* What is required:
After reading the entries below, copy word for word the lines from the first through the line containing "set_output_delay 0.345 -clock", and stop there.
--*--
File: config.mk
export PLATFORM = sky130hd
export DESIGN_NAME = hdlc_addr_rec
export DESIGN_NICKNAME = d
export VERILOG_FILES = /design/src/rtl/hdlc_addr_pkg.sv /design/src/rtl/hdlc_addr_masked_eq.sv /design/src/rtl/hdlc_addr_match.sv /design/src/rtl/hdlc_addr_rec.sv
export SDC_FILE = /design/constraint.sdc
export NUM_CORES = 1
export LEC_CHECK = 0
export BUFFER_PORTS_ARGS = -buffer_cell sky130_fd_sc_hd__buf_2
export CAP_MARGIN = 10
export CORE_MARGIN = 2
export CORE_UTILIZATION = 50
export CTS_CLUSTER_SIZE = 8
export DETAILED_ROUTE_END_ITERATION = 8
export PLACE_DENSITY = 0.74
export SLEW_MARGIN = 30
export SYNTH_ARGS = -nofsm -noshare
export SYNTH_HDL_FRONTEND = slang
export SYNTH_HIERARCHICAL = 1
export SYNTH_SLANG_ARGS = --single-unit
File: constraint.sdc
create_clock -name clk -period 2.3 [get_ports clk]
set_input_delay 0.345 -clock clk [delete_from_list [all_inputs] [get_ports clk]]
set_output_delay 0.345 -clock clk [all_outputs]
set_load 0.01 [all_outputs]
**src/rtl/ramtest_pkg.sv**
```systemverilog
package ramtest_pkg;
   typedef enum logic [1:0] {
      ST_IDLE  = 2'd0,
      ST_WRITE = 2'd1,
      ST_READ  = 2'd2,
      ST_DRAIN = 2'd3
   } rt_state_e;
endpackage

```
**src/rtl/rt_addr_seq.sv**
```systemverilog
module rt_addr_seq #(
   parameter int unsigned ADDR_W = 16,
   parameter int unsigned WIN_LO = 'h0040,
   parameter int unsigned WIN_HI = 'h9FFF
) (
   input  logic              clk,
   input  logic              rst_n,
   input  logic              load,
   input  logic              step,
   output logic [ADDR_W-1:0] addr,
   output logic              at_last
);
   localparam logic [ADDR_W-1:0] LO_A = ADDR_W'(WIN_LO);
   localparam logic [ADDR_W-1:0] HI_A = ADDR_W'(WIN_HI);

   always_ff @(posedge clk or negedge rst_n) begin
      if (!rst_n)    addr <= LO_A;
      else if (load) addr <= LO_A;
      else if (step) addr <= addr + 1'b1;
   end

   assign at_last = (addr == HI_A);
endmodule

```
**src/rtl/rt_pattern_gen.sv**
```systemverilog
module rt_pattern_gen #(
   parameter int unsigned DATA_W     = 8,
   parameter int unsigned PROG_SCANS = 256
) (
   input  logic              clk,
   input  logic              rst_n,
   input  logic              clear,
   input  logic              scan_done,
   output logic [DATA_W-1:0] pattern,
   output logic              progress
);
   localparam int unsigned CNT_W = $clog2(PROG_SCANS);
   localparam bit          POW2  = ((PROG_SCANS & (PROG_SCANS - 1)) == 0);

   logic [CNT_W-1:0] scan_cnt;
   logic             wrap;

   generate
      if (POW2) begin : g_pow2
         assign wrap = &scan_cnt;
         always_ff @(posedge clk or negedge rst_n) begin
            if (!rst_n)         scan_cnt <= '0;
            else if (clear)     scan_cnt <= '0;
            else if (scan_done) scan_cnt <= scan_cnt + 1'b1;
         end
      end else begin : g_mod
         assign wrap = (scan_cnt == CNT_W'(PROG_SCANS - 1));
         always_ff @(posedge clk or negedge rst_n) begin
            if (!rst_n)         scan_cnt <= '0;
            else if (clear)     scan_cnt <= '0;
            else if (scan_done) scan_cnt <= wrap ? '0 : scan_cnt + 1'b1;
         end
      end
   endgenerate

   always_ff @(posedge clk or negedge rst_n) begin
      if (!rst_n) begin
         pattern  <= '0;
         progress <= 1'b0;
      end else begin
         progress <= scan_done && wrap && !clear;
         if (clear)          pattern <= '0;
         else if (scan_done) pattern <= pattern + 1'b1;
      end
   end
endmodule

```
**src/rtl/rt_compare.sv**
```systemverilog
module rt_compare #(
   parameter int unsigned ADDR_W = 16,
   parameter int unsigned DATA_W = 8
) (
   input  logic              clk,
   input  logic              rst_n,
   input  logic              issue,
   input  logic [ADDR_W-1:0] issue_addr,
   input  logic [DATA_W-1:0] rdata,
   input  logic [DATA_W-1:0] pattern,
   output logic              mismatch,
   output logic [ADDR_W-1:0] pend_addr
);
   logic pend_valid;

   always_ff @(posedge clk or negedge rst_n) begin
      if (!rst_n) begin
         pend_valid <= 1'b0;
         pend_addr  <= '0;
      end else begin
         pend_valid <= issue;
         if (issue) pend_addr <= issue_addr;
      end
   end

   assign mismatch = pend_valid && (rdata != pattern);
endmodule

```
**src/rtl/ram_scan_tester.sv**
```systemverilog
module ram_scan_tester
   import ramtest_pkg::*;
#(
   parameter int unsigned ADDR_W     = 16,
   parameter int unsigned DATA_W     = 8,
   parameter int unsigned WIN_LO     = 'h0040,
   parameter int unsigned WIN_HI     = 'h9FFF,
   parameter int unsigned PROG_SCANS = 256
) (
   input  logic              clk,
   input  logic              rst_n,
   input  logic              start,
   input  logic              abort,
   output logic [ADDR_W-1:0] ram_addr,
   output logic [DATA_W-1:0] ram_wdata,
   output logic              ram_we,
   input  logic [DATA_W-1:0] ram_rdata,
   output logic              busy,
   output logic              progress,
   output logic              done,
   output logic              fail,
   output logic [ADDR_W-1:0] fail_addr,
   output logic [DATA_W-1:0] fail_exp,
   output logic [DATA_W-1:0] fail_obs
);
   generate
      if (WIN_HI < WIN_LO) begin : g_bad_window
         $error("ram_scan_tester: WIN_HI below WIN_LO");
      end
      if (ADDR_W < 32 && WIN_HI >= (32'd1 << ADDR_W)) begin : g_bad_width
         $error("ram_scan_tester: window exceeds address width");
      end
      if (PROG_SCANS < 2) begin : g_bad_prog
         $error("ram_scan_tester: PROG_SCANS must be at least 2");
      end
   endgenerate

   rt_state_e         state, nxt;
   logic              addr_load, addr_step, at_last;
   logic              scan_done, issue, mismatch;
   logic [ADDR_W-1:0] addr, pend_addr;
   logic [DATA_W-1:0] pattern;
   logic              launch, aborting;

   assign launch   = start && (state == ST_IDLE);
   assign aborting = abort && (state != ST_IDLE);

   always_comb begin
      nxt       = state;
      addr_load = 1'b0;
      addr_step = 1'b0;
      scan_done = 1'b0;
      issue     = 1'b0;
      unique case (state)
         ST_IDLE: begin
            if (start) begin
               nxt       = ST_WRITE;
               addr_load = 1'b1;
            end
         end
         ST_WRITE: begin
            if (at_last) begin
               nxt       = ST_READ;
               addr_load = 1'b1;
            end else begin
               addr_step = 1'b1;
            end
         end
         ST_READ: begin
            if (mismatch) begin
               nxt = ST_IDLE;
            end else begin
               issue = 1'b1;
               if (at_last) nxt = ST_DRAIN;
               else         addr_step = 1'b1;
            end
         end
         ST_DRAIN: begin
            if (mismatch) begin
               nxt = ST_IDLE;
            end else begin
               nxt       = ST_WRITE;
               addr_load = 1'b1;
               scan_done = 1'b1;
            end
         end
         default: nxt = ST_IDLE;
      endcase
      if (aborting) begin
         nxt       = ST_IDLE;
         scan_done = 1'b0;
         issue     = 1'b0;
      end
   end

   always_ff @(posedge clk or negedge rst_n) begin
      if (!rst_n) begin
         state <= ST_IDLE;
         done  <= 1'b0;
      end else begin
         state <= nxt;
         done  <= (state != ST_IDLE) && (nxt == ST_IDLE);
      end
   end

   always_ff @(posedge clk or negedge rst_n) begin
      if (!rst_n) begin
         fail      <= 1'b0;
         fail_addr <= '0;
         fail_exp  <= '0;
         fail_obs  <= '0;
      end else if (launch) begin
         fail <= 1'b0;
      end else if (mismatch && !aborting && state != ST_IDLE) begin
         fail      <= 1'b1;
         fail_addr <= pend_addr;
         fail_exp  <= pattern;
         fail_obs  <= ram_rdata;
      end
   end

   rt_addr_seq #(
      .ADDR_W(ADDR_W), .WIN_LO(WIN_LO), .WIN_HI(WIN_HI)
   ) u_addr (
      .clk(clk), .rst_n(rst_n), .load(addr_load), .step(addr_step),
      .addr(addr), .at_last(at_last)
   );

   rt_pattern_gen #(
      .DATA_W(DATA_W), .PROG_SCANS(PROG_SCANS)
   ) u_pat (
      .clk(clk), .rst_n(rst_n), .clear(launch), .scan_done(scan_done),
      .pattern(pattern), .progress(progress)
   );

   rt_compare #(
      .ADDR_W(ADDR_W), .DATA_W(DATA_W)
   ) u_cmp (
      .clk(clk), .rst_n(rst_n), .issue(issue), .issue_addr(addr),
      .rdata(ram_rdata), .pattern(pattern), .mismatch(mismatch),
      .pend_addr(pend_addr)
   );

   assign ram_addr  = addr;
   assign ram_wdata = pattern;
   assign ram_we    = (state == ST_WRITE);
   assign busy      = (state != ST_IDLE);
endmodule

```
--*--
* Result for this task:
File: config.mk
export PLATFORM = sky130hd
export DESIGN_NAME = hdlc_addr_rec
export DESIGN_NICKNAME = d
export VERILOG_FILES = /design/src/rtl/hdlc_addr_pkg.sv /design/src/rtl/hdlc_addr_masked_eq.sv /design/src/rtl/hdlc_addr_match.sv /design/src/rtl/hdlc_addr_rec.sv
export SDC_FILE = /design/constraint.sdc
export NUM_CORES = 1
export LEC_CHECK = 0
export BUFFER_PORTS_ARGS = -buffer_cell sky130_fd_sc_hd__buf_2
export CAP_MARGIN = 10
export CORE_MARGIN = 2
export CORE_UTILIZATION = 50
export CTS_CLUSTER_SIZE = 8
export DETAILED_ROUTE_END_ITERATION = 8
export PLACE_DENSITY = 0.74
export SLEW_MARGIN = 30
export SYNTH_ARGS = -nofsm -noshare
export SYNTH_HDL_FRONTEND = slang
export SYNTH_HIERARCHICAL = 1
export SYNTH_SLANG_ARGS = --single-unit
File: constraint.sdc
create_clock -name clk -period 2.3 [get_ports clk]
set_input_delay 0.345 -clock clk [delete_from_list [all_inputs] [get_ports clk]]
set_output_delay 0.345 -clock clk [all_outputs]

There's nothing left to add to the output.